Sin da piccolo aveva covato un enorme interesse per il violino, insegnatoli da
suo padre quando ancora era figlio unico, all’età di cinque anni. I piacevoli
pomeriggi, sul calar del tramonto, quando ormai i fratelli erano stanchi delle
giornate passate all’aperto a giocare e si riposavano nel salone, passati a
suonare insieme a suo padre erano i ricordi migliori della sua infanzia. Come
anche le accese e mai noiose discussioni sulla letteratura. In particolare
piaceva loro commentare le elegie di Tibullo e i carmi di Catullo, o i sonetti
amorosi di Dante. Alla Commedia avevano dedicato lunghe giornate, passate a
decidere quale peccato il sommo poeta Fiorentino era riuscito a rendere nel
miglior modo, e quale meno. L’Inferno era la loro cantica preferita. Quando
morì, però, il giovane apparentemente sembrava non aver accusato troppo
tristemente il colpo. Era pronto alla sua morte, e ormai aveva assunto quell’atteggiamento
da Pater Familias, che sempre gli era stato particolarmente congenito, e che
ora poteva esserlo a pieno diritto. Ora le serate passate a suonare si erano
ridotte notevolmente, dovendo badare a molte più problematiche, diversi
carteggi, terreni da vendere e da comprare, l’economia famigliare, la corte. A
Versailles, in particolare, era faticosa la vita per lui. Abituato a
disserzioni acculturate, doveva subire le chiacchiere futili di ragazzine, o,
peggio, di donne inutili, che lo circondavano affascinate dal suo aspetto
particolare: un fisico asciutto, ma non parvo di una certa muscolatura ben
delineata, i capelli neri corvini raccolti in una coda semi lunga, gli occhi
di un azzurro intenso, gli zigomi marcati e le labbra rosse e sottili gli
rendevano la vita difficile. Quelle donne, abituate ad altri giovinetti senza
cervello tutti presi dal porre in risalto il proprio fisico, sfociando in una
certa volgarità di espressione e portamento, erano come magicamente
catalizzate da lui, che a stento sperava di poter riprendere la strada per
casa ancora vivo, ogni volta che varcava i cancelli della splendida corte.

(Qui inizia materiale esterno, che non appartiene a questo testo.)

[config.mk]
export PLATFORM = sky130hd
export DESIGN_NAME = link_frame_receiver_unit
export DESIGN_NICKNAME = d
export VERILOG_FILES = /design/src/design/lfr_pkg.sv /design/src/design/lfr_in_stage.sv /design/src/design/lfr_core.sv /design/src/design/lfr_out_stage.sv /design/src/design/link_frame_receiver_unit.sv
export VERILOG_INCLUDE_DIRS = /design/src /design/src/design
export SDC_FILE = /design/constraint.sdc
export NUM_CORES = 1
export LEC_CHECK = 0
export BUFFER_PORTS_ARGS = -buffer_cell sky130_fd_sc_hd__buf_4
export CAP_MARGIN = 30
export CELL_PAD_IN_SITES_DETAIL_PLACEMENT = 0
export CELL_PAD_IN_SITES_GLOBAL_PLACEMENT = 1
export CORE_UTILIZATION = 50
export DETAILED_ROUTE_END_ITERATION = 10
export PLACE_DENSITY = 0.85
export SYNTH_ARGS = -nofsm -noshare
export SYNTH_HDL_FRONTEND = slang
export SYNTH_HIERARCHICAL = 1
export SYNTH_SLANG_ARGS = --single-unit
[constraint.sdc]
create_clock -name i_clk -period 7.5 [get_ports i_clk]
set_input_delay 1.125 -clock i_clk [delete_from_list [all_inputs] [get_ports i_clk]]
set_output_delay 1.125 -clock i_clk [all_outputs]
set_load 0.01 [all_outputs]
[src/design/link_frame_receiver_unit_defines.svh]
// ----------------------------------------------------------------------------
// Link frame receiver assertion macros
// Shared property shorthands for the receiver's concurrent checks.
// ----------------------------------------------------------------------------
`ifndef LINK_FRAME_RECEIVER_UNIT_DEFINES_SVH
`define LINK_FRAME_RECEIVER_UNIT_DEFINES_SVH

// Same-cycle implication, disabled while reset is held.
`define LFR_ASSERT_NOW(label, clk, rst_n, ante, cons, msg) \
    label: assert property (@(posedge clk) disable iff (!(rst_n)) (ante) |-> (cons)) \
        else $error(msg);

// Next-cycle implication, disabled while reset is held.
`define LFR_ASSERT_NEXT(label, clk, rst_n, ante, cons, msg) \
    label: assert property (@(posedge clk) disable iff (!(rst_n)) (ante) |=> (cons)) \
        else $error(msg);

`endif

[src/design/lfr_pkg.sv]
// ----------------------------------------------------------------------------
// Link frame receiver package
// Types, codes and constants shared by the receiver modules.
// ----------------------------------------------------------------------------
package lfr_pkg;

    localparam int unsigned BYTE_W = 8;
    localparam int unsigned LEN_W  = 16;
    localparam int unsigned CFG_W  = 16;
    localparam int unsigned IDX_W  = 2;

    // Configuration register indexes.
    localparam logic [IDX_W-1:0] CFG_FLAG_BYTE   = 2'd0;
    localparam logic [IDX_W-1:0] CFG_ESCAPE_BYTE = 2'd1;
    localparam logic [IDX_W-1:0] CFG_STUFF_MASK  = 2'd2;
    localparam logic [IDX_W-1:0] CFG_MAX_RAW     = 2'd3;

    // Configuration reset values.
    localparam logic [BYTE_W-1:0] RST_FLAG_BYTE   = 8'h5C;
    localparam logic [BYTE_W-1:0] RST_ESCAPE_BYTE = 8'h5D;
    localparam logic [BYTE_W-1:0] RST_STUFF_MASK  = 8'h20;
    localparam logic [LEN_W-1:0]  RST_MAX_RAW     = 16'd2053;

    // Valid address bytes.
    localparam logic [BYTE_W-1:0] ADDR_CMD = 8'h01;
    localparam logic [BYTE_W-1:0] ADDR_RSP = 8'h03;

    // Control codes: supervisory frames.
    localparam logic [BYTE_W-1:0] CTL_SET  = 8'h03;
    localparam logic [BYTE_W-1:0] CTL_DISC = 8'h0B;
    localparam logic [BYTE_W-1:0] CTL_UA   = 8'h07;
    localparam logic [BYTE_W-1:0] CTL_RR0  = 8'h01;
    localparam logic [BYTE_W-1:0] CTL_RR1  = 8'h21;
    localparam logic [BYTE_W-1:0] CTL_REJ0 = 8'h05;
    localparam logic [BYTE_W-1:0] CTL_REJ1 = 8'h25;
    // Control codes: data frames.
    localparam logic [BYTE_W-1:0] CTL_I0   = 8'h00;
    localparam logic [BYTE_W-1:0] CTL_I1   = 8'h02;

    typedef enum logic [2:0] {
        ST_HUNT = 3'd0,
        ST_FLAG = 3'd1,
        ST_ADDR = 3'd2,
        ST_CTRL = 3'd3,
        ST_BODY = 3'd4
    } t_state;

    typedef enum logic [2:0] {
        KIND_PAYLOAD = 3'd0,
        KIND_SUPER   = 3'd1,
        KIND_GOOD    = 3'd2,
        KIND_CHECK   = 3'd3,
        KIND_ABORT   = 3'd4
    } t_kind;

    // One received byte held in the input stage.
    typedef struct packed {
        logic              valid;
        logic [BYTE_W-1:0] data;
    } t_in_beat;

    // One result beat handed to the output stage.
    typedef struct packed {
        t_kind             kind;
        logic [BYTE_W-1:0] payload;
        logic [BYTE_W-1:0] address;
        logic [BYTE_W-1:0] control;
        logic [LEN_W-1:0]  length;
    } t_result;

    function automatic logic is_data(input logic [BYTE_W-1:0] c);
        return (c == CTL_I0) || (c == CTL_I1);
    endfunction

    function automatic logic is_control(input logic [BYTE_W-1:0] c);
        return (c == CTL_SET) || (c == CTL_DISC) || (c == CTL_UA) || (c == CTL_RR0) ||
               (c == CTL_RR1) || (c == CTL_REJ0) || (c == CTL_REJ1) || is_data(c);
    endfunction

endpackage

[src/design/lfr_in_stage.sv]
// ----------------------------------------------------------------------------
// Link frame receiver input stage
// Registers one received byte and holds it until the core consumes it.
// ----------------------------------------------------------------------------
`include "link_frame_receiver_unit_defines.svh"

module lfr_in_stage (
    input  logic                        i_clk,
    input  logic                        i_rst_n,
    input  logic                        i_valid,
    input  logic [lfr_pkg::BYTE_W-1:0]  i_data,
    output logic                        o_stall,
    input  logic                        i_advance,
    output lfr_pkg::t_in_beat           o_beat
);

    logic                       r_valid;
    logic                       n_valid;
    logic [lfr_pkg::BYTE_W-1:0] r_data;
    logic                       accept;

    // The stage is free when empty or when the core takes its byte this cycle.
    assign o_stall = r_valid && !i_advance;
    assign accept  = i_valid && !o_stall;

    always_comb begin
        if (accept) begin
            n_valid = 1'b1;
        end else if (i_advance) begin
            n_valid = 1'b0;
        end else begin
            n_valid = r_valid;
        end
    end

    always_ff @(posedge i_clk) begin
        if (!i_rst_n) begin
            r_valid <= 1'b0;
        end else begin
            r_valid <= n_valid;
        end
    end

    always_ff @(posedge i_clk) begin
        if (accept) begin
            r_data <= i_data;
        end
    end

    assign o_beat.valid = r_valid;
    assign o_beat.data  = r_data;

    // Checks.
    `LFR_ASSERT_NOW(a_stall_only_when_full, i_clk, i_rst_n, o_stall, r_valid,
        "input stage stalls while empty")
    `LFR_ASSERT_NOW(a_advance_needs_byte, i_clk, i_rst_n, i_advance, r_valid,
        "core advanced without a held byte")

endmodule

Fortunatamente il padre non si era mai impegnato politicamente, e, nemmeno lui
volendo farlo, quello era un problema in meno.

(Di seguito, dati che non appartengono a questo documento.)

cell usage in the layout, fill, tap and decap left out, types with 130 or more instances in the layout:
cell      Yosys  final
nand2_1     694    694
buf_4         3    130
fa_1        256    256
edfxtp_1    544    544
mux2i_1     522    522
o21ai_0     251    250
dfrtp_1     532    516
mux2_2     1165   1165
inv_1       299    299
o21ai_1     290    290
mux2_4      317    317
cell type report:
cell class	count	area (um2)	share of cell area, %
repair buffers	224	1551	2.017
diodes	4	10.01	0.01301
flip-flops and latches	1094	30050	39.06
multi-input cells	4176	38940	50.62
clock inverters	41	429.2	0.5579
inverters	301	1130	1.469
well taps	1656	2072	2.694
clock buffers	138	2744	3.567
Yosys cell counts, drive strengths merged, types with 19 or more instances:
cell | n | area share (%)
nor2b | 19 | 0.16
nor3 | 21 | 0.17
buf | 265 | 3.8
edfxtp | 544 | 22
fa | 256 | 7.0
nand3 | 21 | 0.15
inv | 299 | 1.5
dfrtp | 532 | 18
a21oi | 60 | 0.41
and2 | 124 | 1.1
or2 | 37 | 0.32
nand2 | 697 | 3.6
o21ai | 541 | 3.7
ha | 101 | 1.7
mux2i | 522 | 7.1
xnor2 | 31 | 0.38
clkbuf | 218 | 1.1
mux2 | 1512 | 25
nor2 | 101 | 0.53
$ cat src/design/mcfir_pkg.sv
// mcfir_pkg: constants, codes, command/status structs and output scaling
// for the multichannel FIR filter. No dependencies.
`default_nettype none

package mcfir_pkg;

  localparam int MAX_TAPS     = 4096;
  localparam int CHANNELS     = 4;
  localparam int SAMPLE_WIDTH = 24;

  localparam int MODE_W      = 2;
  localparam int CHAN_W      = 2;
  localparam int COEF_IDX_W  = 12;
  localparam int CFG_IDX_W   = 1;
  localparam int CFG_DATA_W  = 13;
  localparam int TAPCNT_W    = 13;

  localparam int TAP_IDX_W = $clog2(MAX_TAPS);
  localparam int CH_IDX_W  = (CHANNELS > 1) ? $clog2(CHANNELS) : 1;
  localparam int HIST_AW   = CH_IDX_W + TAP_IDX_W;
  localparam int PROD_W    = 2 * SAMPLE_WIDTH;
  localparam int ACC_W     = PROD_W + TAP_IDX_W;
  localparam int FRAC_W    = SAMPLE_WIDTH - 1;
  localparam int Q_W       = ACC_W - FRAC_W;

  typedef enum logic [MODE_W-1:0] {
    MODE_FILTER = 2'd0,
    MODE_COEF   = 2'd1,
    MODE_CLEAR  = 2'd2,
    MODE_NONE   = 2'd3
  } mode_e;

  typedef enum logic [CFG_IDX_W-1:0] {
    REG_TAP_COUNT     = 1'd0,
    REG_FILTER_ENABLE = 1'd1
  } cfg_reg_e;

  typedef enum logic [5:0] {
    S_INIT  = 6'b000001,
    S_IDLE  = 6'b000010,
    S_MAC   = 6'b000100,
    S_DRAIN = 6'b001000,
    S_DONE  = 6'b010000,
    S_CLR   = 6'b100000
  } state_e;

  typedef struct packed {
    logic smp_wr;
    logic coef_wr;
    logic mac_issue;
    logic hist_clr;
    logic coef_clr;
    logic out_load;
  } cmd_t;

  typedef struct packed {
    logic run;
    logic k_last;
    logic pipe_busy;
    logic clr_last;
    logic out_busy;
  } sts_t;

  // floor shift by FRAC_W, then saturate to SAMPLE_WIDTH
  function automatic logic signed [SAMPLE_WIDTH-1:0] scale_sat(
    input logic signed [ACC_W-1:0] acc
  );
    logic signed [Q_W-1:0] q;
    logic signed [Q_W-1:0] qmax;
    logic signed [Q_W-1:0] qmin;
    qmax = {{(Q_W-SAMPLE_WIDTH+1){1'b0}}, {(SAMPLE_WIDTH-1){1'b1}}};
    qmin = ~qmax;
    q = acc[ACC_W-1:FRAC_W];
    if (q > qmax) begin
      scale_sat = qmax[SAMPLE_WIDTH-1:0];
    end else if (q < qmin) begin
      scale_sat = qmin[SAMPLE_WIDTH-1:0];
    end else begin
      scale_sat = q[SAMPLE_WIDTH-1:0];
    end
  endfunction

endpackage

`default_nettype wire

$ cat src/design/mcfir_ctrl.sv
// mcfir_ctrl: sequencing state machine for the multichannel FIR filter.
// Depends on mcfir_pkg; drives commands to mcfir_dp.
`default_nettype none

module mcfir_ctrl (
  input  logic                          clk_i,
  input  logic                          rst_ni,
  input  logic                          in_valid_i,
  output logic                          in_ready_o,
  input  logic [mcfir_pkg::MODE_W-1:0]  mode_i,
  input  logic                          out_ready_i,
  input  mcfir_pkg::sts_t               sts_i,
  output mcfir_pkg::cmd_t               cmd_o
);
  import mcfir_pkg::*;

  state_e state_q, state_d;
  logic   accept;
  mode_e  mode;

  assign mode       = mode_e'(mode_i);
  assign in_ready_o = (state_q == S_IDLE);
  assign accept     = in_valid_i && in_ready_o;

  always_comb begin
    state_d = state_q;
    cmd_o   = '0;
    case (state_q)
      S_INIT: begin
        cmd_o.hist_clr = 1'b1;
        cmd_o.coef_clr = 1'b1;
        if (sts_i.clr_last) state_d = S_IDLE;
      end
      S_IDLE: begin
        if (accept) begin
          case (mode)
            MODE_FILTER: begin
              cmd_o.smp_wr = 1'b1;
              state_d = sts_i.run ? S_MAC : S_DONE;
            end
            MODE_COEF:  cmd_o.coef_wr = 1'b1;
            MODE_CLEAR: state_d = S_CLR;
            default:    state_d = S_IDLE;
          endcase
        end
      end
      S_MAC: begin
        cmd_o.mac_issue = 1'b1;
        if (sts_i.k_last) state_d = S_DRAIN;
      end
      S_DRAIN: begin
        if (!sts_i.pipe_busy) state_d = S_DONE;
      end
      S_DONE: begin
        if (!sts_i.out_busy || out_ready_i) begin
          cmd_o.out_load = 1'b1;
          state_d = S_IDLE;
        end
      end
      S_CLR: begin
        cmd_o.hist_clr = 1'b1;
        if (sts_i.clr_last) state_d = S_IDLE;
      end
      default: state_d = S_INIT;
    endcase
  end

  always_ff @(posedge clk_i or negedge rst_ni) begin
    if (!rst_ni) begin
      state_q <= S_INIT;
    end else begin
      state_q <= state_d;
    end
  end

  a_load_free: assert property (@(posedge clk_i) disable iff (!rst_ni)
    cmd_o.out_load |-> (!sts_i.out_busy || out_ready_i))
    else $error("result loaded over an untaken one");

  a_clear_entry: assert property (@(posedge clk_i) disable iff (!rst_ni)
    (accept && mode == MODE_CLEAR) |=> state_q == S_CLR)
    else $error("history clear not started");

  a_mac_end: assert property (@(posedge clk_i) disable iff (!rst_ni)
    (state_q == S_MAC && sts_i.k_last) |=> (state_q == S_DRAIN && !cmd_o.mac_issue))
    else $error("tap loop overran");

  a_clr_block: assert property (@(posedge clk_i) disable iff (!rst_ni)
    (state_q == S_CLR || state_q == S_INIT) |-> !in_ready_o)
    else $error("input taken during sweep");

endmodule

`default_nettype wire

Quel giorno Jean-François doveva recarsi a corte non per
qualche stupido balletto, che odiava, ma per una cerimonia particolarmente
importante, la cerimonia dei “ringraziamenti” del nuovo anno che la regina e
il re erano soliti effettuare a tutte le famiglie nobili gradite. I Polignac
erano sempre stati visti bene, in quanto famiglia tranquilla e appartata, che
non aveva mai tentato di porre il becco negli affari del Re, e ciò era cosa
buona. Non ne aveva comunque voglia e quella mattina aveva pregato iddio di
mandare qualche inconveniente per evitargli la noiosa cerminoia che, per due
secondi di saluto, durava così tanto perché le famiglie nobili erano davvero
molte, e lui sarebbe satato chiamato alla lettera P. Scosse pesantemente la
testa, ancora in preda di una certa sonnolenza, quando sentì nitrire i cavalli
e la carrozza fermarsi di botto.
Due giovani litigiosi si erano trascinati fino in mezzo alla
strada ed avevano rischiato di farsi travolgere dalla carrozza, uno di essi si
era gettato a terra per evitare i cavalli, ma aveva battuto la testa ed era
svenuto, l’altro era invece fuggito a gambe levate. Una folla si era formata,
come era solito in eventi del genere succedere a Parigi, attorno al giovane.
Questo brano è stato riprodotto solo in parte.